Things I've Learned From Movie
 
 
1. If being chased through town, you can usually take cover in a passing St Patrick's Day parade - at any time of the year.
 
2. All beds have special L-shaped top sheets that reach up to armpit level on a woman but only waist level on the man lying beside her.
 
3. All grocery shopping bags contain at least one stick of French bread.
 
4. Once applied, lipstick will never rub off - even while scuba diving.
 
5. The ventilation system of any building is a perfect hiding place. No one will ever think of looking for you in there and you can travel to any other part of the building without difficulty.
 
6. Should you wish to pass yourself off as a German officer, it will not be necessary to speak the language . A German accent will do.
 
7. The Eiffel Tower can be seen from any window of any building in Paris.
 
8. A man will show no pain while taking the most ferocious beating but will wince when a woman tries to clean his wounds.
 
9. When paying for a taxi, never look at your wallet as you take out a note - just grab one at random and hand it over.
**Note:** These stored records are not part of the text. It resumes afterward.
`config.mk`:
```
export PLATFORM = sky130hd
export DESIGN_NAME = pipe_muldiv_seq
export DESIGN_NICKNAME = d
export VERILOG_FILES = /design/src/rtl/pipe_muldiv_seq_pkg.sv /design/src/rtl/pipe_muldiv_iter.sv /design/src/rtl/pipe_muldiv_seq.sv
export SDC_FILE = /design/constraint.sdc
export NUM_CORES = 1
export LEC_CHECK = 0
export ABC_CLOCK_PERIOD_IN_PS = 5050
export CAP_MARGIN = 20
export CELL_PAD_IN_SITES_DETAIL_PLACEMENT = 1
export CELL_PAD_IN_SITES_GLOBAL_PLACEMENT = 2
export CORE_MARGIN = 2
export CORE_UTILIZATION = 38
export DETAILED_ROUTE_END_ITERATION = 10
export GPL_TIMING_DRIVEN = 0
export PLACE_DENSITY = 0.93
export REMOVE_ABC_BUFFERS = 1
export SLEW_MARGIN = 20
export SYNTH_ARGS = -nofsm -noshare
export SYNTH_HDL_FRONTEND = slang
export SYNTH_SLANG_ARGS = --single-unit
```
`constraint.sdc`:
```
create_clock -name clock -period 5.05 [get_ports clock]
set_clock_uncertainty 0.05 [all_clocks]
set_input_delay 1.515 -clock clock [delete_from_list [all_inputs] [get_ports clock]]
set_output_delay 1.515 -clock clock [all_outputs]
set_load 0.05 [all_outputs]
```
It will always be the exact fare.
 
10. If you lose a hand, it will cause the stump of your arm to grow by 15cm.
 
11. Mothers routinely cook eggs, bacon and waffles for their family every morning, even though the husband and children never have time to eat them.
 
12. Cars and trucks that crash will almost always burst into flames.
 
13. A single match will be sufficient to light up a room the size of a football stadium.
 
14. Medieval peasants had perfect teeth.
 
15. All single women have a cat.
 
16. Any person waking from a nightmare will sit bolt upright and pant.
 
17. One man shooting at 20 men has a better chance of killing them all than 20 men firing at one.
 
18. Creepy music coming from a graveyard should always be closely investigated.
 
19. Most people keep a scrapbook of newspaper cuttings - especially if any of their family or friends has died in a strange boating accident.
 
20. It does not matter if you are heavily outnumbered in a fight involved martial arts - your enemies will wait patiently to attack you one by one by dancing around in a threatening manner until you have knocked out their predecessor.
 
21. During a very emotional confrontation, instead of facing the person you are speaking to, it is customary to stand behind them and talk to their back.
 
22. When you turn out the light to go to bed, everything in your room will still be clearly visible, just slightly bluish.
 
23. Dogs always know who's bad and will naturally bark at them.
 
24. When they are alone, all foreigners prefer to speak English to each other.
 
25. Rather than wasting bullets, megalomaniacs prefer to kill their arch-enemies using complicated machinery involving fuses, pulley systems, deadly gases, lasers and man eating sharks that will allow their captives at least 20 minutes to escape.
 
26. Having a job of any kind will make all fathers forget their son's eighth birthday.
 
27. Many musical instruments - especially wind instruments and accordions - can be played without moving the fingers.
 
28. All bombs are fitted with electronic timing devices with large red readouts so you know exactly when they're going to go off.
 
29. It is always possible to park directly outside the building you are visiting.
 
30. A detective can only solve a case once he has been suspended from duty.
 
31. If you decide to start dancing in the street, everyone you bump into will know all the steps.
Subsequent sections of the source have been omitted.